Per tamponare l’emorragia elettorale servono anche proposte choc. L’ex ministro dell’Interno qualche settimana fa aveva accennato alla possibilità di non presentare delle liste per il Parlamento nazionale alle politiche del 2013, ma non tutti gli esponenti della Lega sono d’accordo e l’idea è finita nel dimenticatoio . I giovani militanti però non hanno dubbi: “via da Roma e via da Bruxelles” perché “una volta costituita, la macroregione del Nord potrà guardare all’Europa senza occuparsi troppo delle faccende romane” . Ecco quindi l’appello ai due governatori “verdi” Zaia e Cota e al vice di Formigoni in Lombardia, il leghista Gibelli: visto che le normative europee consentono la stipula di accordi infraregionali, “sarebbe allora auspicabile che le tre grandi regioni del Nord sfruttassero queste opportunità riconosciute dagli ordinamenti per dare vita alla Macroregione del Nord, che altro non è che la Padania, espressione viva e pulsante della Questione settentrionale”.

Perché tra le nuove leve del Carroccio nessuno mette in dubbio l’esistenza della Padania e “l’autonomia radicale è l’unica strada per raggiungere l’indipendenza, che è e rimane la ragione stessa dell’esistenza della Lega”.  Indipendenza avanti tutta quindi, altro che federalismo. Il movimento under30 rispolvera persino i dieci articoli del Decalogo di Assago stilato da Gianfranco Miglio nel 1993 che, “letti uno per uno, rispecchiano fedelmente un  fatidico passaggio d’epoca. E tuttavia conservano, relativamente ai valori e ai principi, una loro stringente attualità”.
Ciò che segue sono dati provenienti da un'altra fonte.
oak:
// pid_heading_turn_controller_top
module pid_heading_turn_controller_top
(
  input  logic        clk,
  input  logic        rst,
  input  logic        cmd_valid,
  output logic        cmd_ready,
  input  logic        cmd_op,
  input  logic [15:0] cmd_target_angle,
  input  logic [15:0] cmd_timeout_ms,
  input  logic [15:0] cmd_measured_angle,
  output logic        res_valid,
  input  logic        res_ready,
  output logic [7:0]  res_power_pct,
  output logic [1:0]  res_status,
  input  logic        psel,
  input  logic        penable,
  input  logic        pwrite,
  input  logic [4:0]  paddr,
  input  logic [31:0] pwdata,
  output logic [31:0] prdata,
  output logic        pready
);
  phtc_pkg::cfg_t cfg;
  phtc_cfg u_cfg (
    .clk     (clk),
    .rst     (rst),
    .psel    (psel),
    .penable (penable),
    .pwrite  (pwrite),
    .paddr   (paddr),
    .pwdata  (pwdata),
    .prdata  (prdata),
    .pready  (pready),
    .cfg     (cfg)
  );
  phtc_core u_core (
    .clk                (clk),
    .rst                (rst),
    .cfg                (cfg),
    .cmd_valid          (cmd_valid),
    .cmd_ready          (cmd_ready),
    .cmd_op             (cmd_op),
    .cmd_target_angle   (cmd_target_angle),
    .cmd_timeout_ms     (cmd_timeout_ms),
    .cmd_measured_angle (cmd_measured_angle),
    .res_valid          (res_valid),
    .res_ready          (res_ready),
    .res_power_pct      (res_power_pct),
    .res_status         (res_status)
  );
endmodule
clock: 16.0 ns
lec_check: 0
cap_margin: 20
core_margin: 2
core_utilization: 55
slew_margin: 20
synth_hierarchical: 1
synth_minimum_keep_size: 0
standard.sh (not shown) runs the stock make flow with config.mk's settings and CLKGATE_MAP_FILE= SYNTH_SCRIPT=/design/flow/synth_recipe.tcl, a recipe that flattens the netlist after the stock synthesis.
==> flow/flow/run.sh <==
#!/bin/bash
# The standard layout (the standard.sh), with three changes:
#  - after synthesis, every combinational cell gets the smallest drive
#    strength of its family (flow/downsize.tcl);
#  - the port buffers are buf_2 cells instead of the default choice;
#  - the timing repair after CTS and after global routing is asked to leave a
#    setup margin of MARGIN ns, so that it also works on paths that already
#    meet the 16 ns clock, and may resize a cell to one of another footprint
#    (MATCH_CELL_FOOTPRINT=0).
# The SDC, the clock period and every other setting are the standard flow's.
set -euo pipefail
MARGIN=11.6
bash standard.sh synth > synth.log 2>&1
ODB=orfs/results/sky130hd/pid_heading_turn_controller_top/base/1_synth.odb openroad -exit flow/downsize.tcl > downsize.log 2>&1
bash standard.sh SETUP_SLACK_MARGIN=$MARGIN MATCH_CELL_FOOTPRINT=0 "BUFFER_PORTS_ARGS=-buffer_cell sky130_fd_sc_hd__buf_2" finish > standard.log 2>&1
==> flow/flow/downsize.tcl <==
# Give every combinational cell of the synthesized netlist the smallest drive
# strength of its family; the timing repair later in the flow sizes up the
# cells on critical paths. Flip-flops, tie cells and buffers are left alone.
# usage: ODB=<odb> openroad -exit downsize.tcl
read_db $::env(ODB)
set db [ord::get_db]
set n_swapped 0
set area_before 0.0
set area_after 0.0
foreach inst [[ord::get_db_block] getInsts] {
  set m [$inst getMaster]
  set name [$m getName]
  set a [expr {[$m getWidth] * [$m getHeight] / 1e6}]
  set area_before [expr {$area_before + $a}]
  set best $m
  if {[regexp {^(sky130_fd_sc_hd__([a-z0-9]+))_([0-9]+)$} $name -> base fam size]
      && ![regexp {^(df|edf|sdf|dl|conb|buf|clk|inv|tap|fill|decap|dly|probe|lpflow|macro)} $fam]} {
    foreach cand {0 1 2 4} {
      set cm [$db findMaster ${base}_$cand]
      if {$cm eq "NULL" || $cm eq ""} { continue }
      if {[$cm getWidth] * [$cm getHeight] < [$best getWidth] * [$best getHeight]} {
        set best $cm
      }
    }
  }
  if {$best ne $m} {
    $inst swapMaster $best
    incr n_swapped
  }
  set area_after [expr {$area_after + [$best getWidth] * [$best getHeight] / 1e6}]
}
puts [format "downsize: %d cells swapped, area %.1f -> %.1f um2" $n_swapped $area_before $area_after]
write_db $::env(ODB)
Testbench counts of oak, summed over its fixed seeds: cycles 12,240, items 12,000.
Nonostante le inchieste, il ruolo di Bossi non si discute. “Bossi rimarrà presidente federale a vita – spiega ancora Brignoli –  non è un elemento discutibile, è scritto nello statuto. E questo è sicuramente un bene perché la Lega è soprattutto Bossi. Le nostre battaglie storiche non possono essere dimenticate”. Ma eccezion fatta per l’anziano leader, i Giovani padani chiedono al nuovo segretario federale di plasmare una squadra di facce nuove. “Maroni ha parlato spesso di rinnovamento e noi speriamo che adesso ci sia davvero. Già nei congressi nazionali c’è stato un ricambio generazionale, ma senza traumi, non siamo mica il Pd”.